→ **Your goal**: Which lines of the entries below run from the one holding "Floorplanning" to the one holding "(604), ha_1 (498)", inclusive? Set down exactly those lines and no others.

→ **Given entries**:

**config.mk**
```make
export PLATFORM = sky130hd
export DESIGN_NAME = tdr_digit_step
export DESIGN_NICKNAME = d
export VERILOG_FILES = /design/src/rtl/tdr_pkg.sv /design/src/rtl/tdr_digit_step.sv
export SDC_FILE = /design/constraint.sdc
export NUM_CORES = 2
export LEC_CHECK = 0
export BUFFER_PORTS_ARGS = -buffer_cell sky130_fd_sc_hd__buf_2
export CAP_MARGIN = 20
export CORE_UTILIZATION = 37
export DETAILED_ROUTE_END_ITERATION = 8
export GPL_TIMING_DRIVEN = 0
export MAX_ROUTING_LAYER = met4
export REMOVE_ABC_BUFFERS = 1
export SLEW_MARGIN = 20
export SYNTH_ARGS = -nofsm -noshare
export SYNTH_HDL_FRONTEND = slang
export SYNTH_SLANG_ARGS = --single-unit
```
**constraint.sdc**
```tcl
create_clock -name clk -period 5.03 [get_ports clk]
set_input_delay 1.006 -clock clk [delete_from_list [all_inputs] [get_ports clk]]
set_output_delay 1.006 -clock clk [all_outputs]
set_load 0.02 [all_outputs]
```
**src/rtl/tdr_pkg.sv**
```systemverilog
// ----------------------------------------------------------------------------
// tdr_pkg: shared types and constants for the time-of-day register
// Command and response beats, the work item that moves down the digit
// pipeline, and the reciprocal constants used for the constant divisions.
// ----------------------------------------------------------------------------
package tdr_pkg;

	// Command kinds
	localparam logic KindAdd = 1'b0;
	localparam logic KindSet = 1'b1;

	// Component / unit codes
	localparam logic [1:0] UnitMs   = 2'd0;
	localparam logic [1:0] UnitSec  = 2'd1;
	localparam logic [1:0] UnitMin  = 2'd2;
	localparam logic [1:0] UnitHour = 2'd3;

	// Radix of each component
	localparam logic [10:0] RadixMs   = 11'd1000;
	localparam logic [10:0] RadixSec  = 11'd60;
	localparam logic [10:0] RadixMin  = 11'd60;
	localparam logic [10:0] RadixHour = 11'd24;

	// Reciprocal shifts: 2^k / radix fits in 32 bits and k >= 32, so the
	// estimated quotient is low by at most one
	localparam int unsigned ShiftMs    = 41;
	localparam int unsigned ShiftSixty = 37;
	localparam int unsigned ShiftHour  = 36;

	localparam logic [31:0] RecipMs    = 32'((64'd1 << ShiftMs) / 64'd1000);
	localparam logic [31:0] RecipSixty = 32'((64'd1 << ShiftSixty) / 64'd60);
	localparam logic [31:0] RecipHour  = 32'((64'd1 << ShiftHour) / 64'd24);

	// Number of digit extraction steps (ms, s, min, h)
	localparam int unsigned NumSteps = 4;

	typedef struct packed {
		logic              kind;
		logic [1:0]        unit;
		logic signed [31:0] amount;
	} tdr_in_t;

	typedef struct packed {
		logic [4:0] hours;
		logic [5:0] minutes;
		logic [5:0] seconds_part;
		logic [9:0] millis;
		logic       bad_value;
	} tdr_out_t;

	// Item in flight: command, magnitude still to split, digits found so far
	typedef struct packed {
		logic        kind;
		logic [1:0]  unit;
		logic [31:0] raw;
		logic        neg;
		logic [31:0] x;
		logic [9:0]  d_ms;
		logic [5:0]  d_s;
		logic [5:0]  d_m;
		logic [4:0]  d_h;
	} tdr_work_t;

	function automatic logic [10:0] step_radix(input logic [1:0] pos);
		case (pos)
			UnitMs:   step_radix = RadixMs;
			UnitSec:  step_radix = RadixSec;
			UnitMin:  step_radix = RadixMin;
			default:  step_radix = RadixHour;
		endcase
	endfunction

	function automatic logic [31:0] step_recip(input logic [1:0] pos);
		case (pos)
			UnitMs:   step_recip = RecipMs;
			UnitSec:  step_recip = RecipSixty;
			UnitMin:  step_recip = RecipSixty;
			default:  step_recip = RecipHour;
		endcase
	endfunction

	function automatic logic [5:0] step_shift(input logic [1:0] pos);
		case (pos)
			UnitMs:   step_shift = 6'(ShiftMs);
			UnitSec:  step_shift = 6'(ShiftSixty);
			UnitMin:  step_shift = 6'(ShiftSixty);
			default:  step_shift = 6'(ShiftHour);
		endcase
	endfunction

endpackage

```
**src/rtl/tdr_digit_step.sv**
```systemverilog
// ----------------------------------------------------------------------------
// tdr_digit_step: one mixed-radix digit of the add magnitude
// Splits x into x mod radix and x / radix by reciprocal multiply, quotient
// estimate and one correction, over three pipeline registers.
// ----------------------------------------------------------------------------
module tdr_digit_step (
	input  logic                clk,
	input  logic                arst_n,
	input  logic [1:0]          pos,
	input  logic                up_valid,
	output logic                up_ready,
	input  tdr_pkg::tdr_work_t  up_work,
	output logic                down_valid,
	input  logic                down_ready,
	output tdr_pkg::tdr_work_t  down_work
);
	import tdr_pkg::*;

	logic        v_s1, v_s2, v_s3;
	logic        adv_s1, adv_s2, adv_s3;
	tdr_work_t   work_s1, work_s2, work_s3;
	logic [63:0] prod_s1;
	logic [31:0] q_s2;
	logic [10:0] rem_s2;

	logic [10:0] radix;
	logic [31:0] recip;
	logic [63:0] prod_d;
	logic [31:0] q_d;
	logic [31:0] qr_d;
	logic [31:0] rem_full;
	logic        fix;
	logic [10:0] digit;
	logic [31:0] q_fix;
	tdr_work_t   next_work;

	assign radix = step_radix(pos);
	assign recip = step_recip(pos);

	// Stage handshake: a stage moves when it is empty or the next one moves
	assign adv_s3   = !v_s3 || down_ready;
	assign adv_s2   = !v_s2 || adv_s3;
	assign adv_s1   = !v_s1 || adv_s2;
	assign up_ready = adv_s1;

	assign down_valid = v_s3;
	assign down_work  = work_s3;

	// Reciprocal product
	assign prod_d = 64'(up_work.x) * 64'(recip);

	// Quotient estimate and remainder estimate in [0, 2*radix)
	assign q_d      = 32'(prod_s1 >> step_shift(pos));
	assign qr_d     = q_d * 32'(radix);
	assign rem_full = work_s1.x - qr_d;

	// Correction and digit placement
	always_comb begin
		fix       = (rem_s2 >= radix);
		digit     = fix ? (rem_s2 - radix) : rem_s2;
		q_fix     = q_s2 + 32'(fix);
		next_work = work_s2;
		// digits below the command's unit stay zero, x passes untouched
		if (work_s2.unit <= pos) begin
			next_work.x = q_fix;
			case (pos)
				UnitMs:  next_work.d_ms = digit[9:0];
				UnitSec: next_work.d_s  = digit[5:0];
				UnitMin: next_work.d_m  = digit[5:0];
				default: next_work.d_h  = digit[4:0];
			endcase
		end
	end

	// Valid bits
	always_ff @(posedge clk or negedge arst_n) begin
		if (!arst_n) begin
			v_s1 <= 1'b0;
			v_s2 <= 1'b0;
			v_s3 <= 1'b0;
		end else begin
			if (adv_s1) v_s1 <= up_valid;
			if (adv_s2) v_s2 <= v_s1;
			if (adv_s3) v_s3 <= v_s2;
		end
	end

	// Payload
	always_ff @(posedge clk) begin
		if (adv_s1 && up_valid) begin
			work_s1 <= up_work;
			prod_s1 <= prod_d;
		end
		if (adv_s2 && v_s1) begin
			work_s2 <= work_s1;
			q_s2    <= q_d;
			rem_s2  <= rem_full[10:0];
		end
		if (adv_s3 && v_s2) begin
			work_s3 <= next_work;
		end
	end

endmodule

```
==> summary.txt <==
Floorplanning
  • Die X: 330 um
  • Core box area: 106000 um2
  • Die area: around 110000 um2
  • Io pins: 198
  • Initial Utilization: 37.5%
  • Die Span Y: 330 um
  • # rows: between 100 and 150

Layout
  • Share of cells above drive strength 1: 19.1%
  • Filler instances: 9932
  • Area Overhead vs Synth: 17.8%
  • Util after Layout: 44.2%
  • Layout Cell Area excl Fill: around 47000 um2
  • Final nets: approximately 5100

Yosys
  • Netlist Area Pre-Place: 39800 um2
  • Area fraction of the dominant cell type after synthesis: 30.4%
  • Post-synthesis register bit count: 363
  • Adder-Cell Fraction of Synth Area: 46.1%
  • Most frequent cell after synthesis: inv_1
  • Top post-synthesis cells by count: inv_1 (995), fa_1 (604), ha_1 (498)
  • Largest family of logic cells by synthesized area: adder cells
  • Synth area leader: fa_1
  • Sequential element share of the synthesized area: 27.4%
  • Asr flop ratio synth: less than 1%
  • Area contributors post-synth: fa_1 (30%), edfxtp_1 (27%), ha_1 (16%)
  • Avg Cell Area, Syn: 11.1 um2
  • Synth unique cells: 76
  • Syn. warnings: 0
  • EDFF count, synth: 360
  • Post-synthesis mux area share: 1.35%
  • Prevailing post-synth register cell: edfxtp_1
  • Synth Area in XOR/XNOR: 3.18%
  • Cells after Synth: 3576
  • Compound-gate portion of the synthesized area: 5.71%
  • Fraction of the mapped netlist area in simple logic gates: 6.31%

Drt
  • Vias/cell: around 5.0
  • DRC: 0
  • WL/cell: 22.2 um
  • Wirelength, routed: 118000 um
  • First-iteration detailed-routing DRC count: 1926
  • Drt pass-1 iters: 7
  • Via count: about 26000
  • Routed Antenna Nets: 0

STA
  • Fmax: approximately 0.12 GHz
  • Final setup viols: 36
  • Hold Fails Final Rpt: 0
  • Final worst path period need: 8240 ps
  • Measured slew at the worst slew-check pin: approximately 890 ps
  • Worst setup slack after layout: -3210 ps
  • Fin Clk Skew: 23.2 ps
  • Post-route clock period utilization: 164%
  • RSZ-0062 raised after global routing: true
  • Slew headroom: between 40% and 50%
  • Max-slew violation count: 0

Setup path
  • CP Class: in -> reg
  • FF-to-FF Start: prod_s1[49]$_DFFE_PP_
  • Startpoint types: input pin
  • CP Data Required Time: 5440 ps
  • Crit path from: pos[1]
  • Crit end category: register
  • Max FO, Critical Path: 6
  • Arr. time, crit path: 8650 ps

Job
  • MaxCap Viol Count: 0

Clocking
  • Sink Count: 363
  • CTS tree: built
  • Root Driver: clkbuf_16
  • Clk_lat worst skew: approximately 600 ps
  • CTS Buffer Depth: 3
  • H-tree Lvls: 1
  • TritonCTS Buffers: 31
  • Clk slew on worst S/H paths: 70 ps

Hold path
  • Min-delay worst type: in -> async

Place
  • Post-Place Cell Area: around 43000 um2
  • GPL Wtd Cong: roughly 0.99
  • Pre-CTS WS: -5580 ps
  • Port-buffer cells: approximately 200
  • Post-DP HPWL: ~95000 um

Global routing
  • Number of global-route vias before repair: around 28000
  • Largest net degree at the start of global routing: between 50 and 60
  • Total GRT Usage: roughly 22%
  • GRT Residual Overflow: 0
  • Initial antenna violation count: 6
  • First-pass GRT wire length: approximately 170000 um

Outcome
  • Status: finished with violations
  • Failing checks: negative setup slack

→ **Response**:
Floorplanning
  • Die X: 330 um
  • Core box area: 106000 um2
  • Die area: around 110000 um2
  • Io pins: 198
  • Initial Utilization: 37.5%
  • Die Span Y: 330 um
  • # rows: between 100 and 150

Layout
  • Share of cells above drive strength 1: 19.1%
  • Filler instances: 9932
  • Area Overhead vs Synth: 17.8%
  • Util after Layout: 44.2%
  • Layout Cell Area excl Fill: around 47000 um2
  • Final nets: approximately 5100

Yosys
  • Netlist Area Pre-Place: 39800 um2
  • Area fraction of the dominant cell type after synthesis: 30.4%
  • Post-synthesis register bit count: 363
  • Adder-Cell Fraction of Synth Area: 46.1%
  • Most frequent cell after synthesis: inv_1
  • Top post-synthesis cells by count: inv_1 (995), fa_1 (604), ha_1 (498)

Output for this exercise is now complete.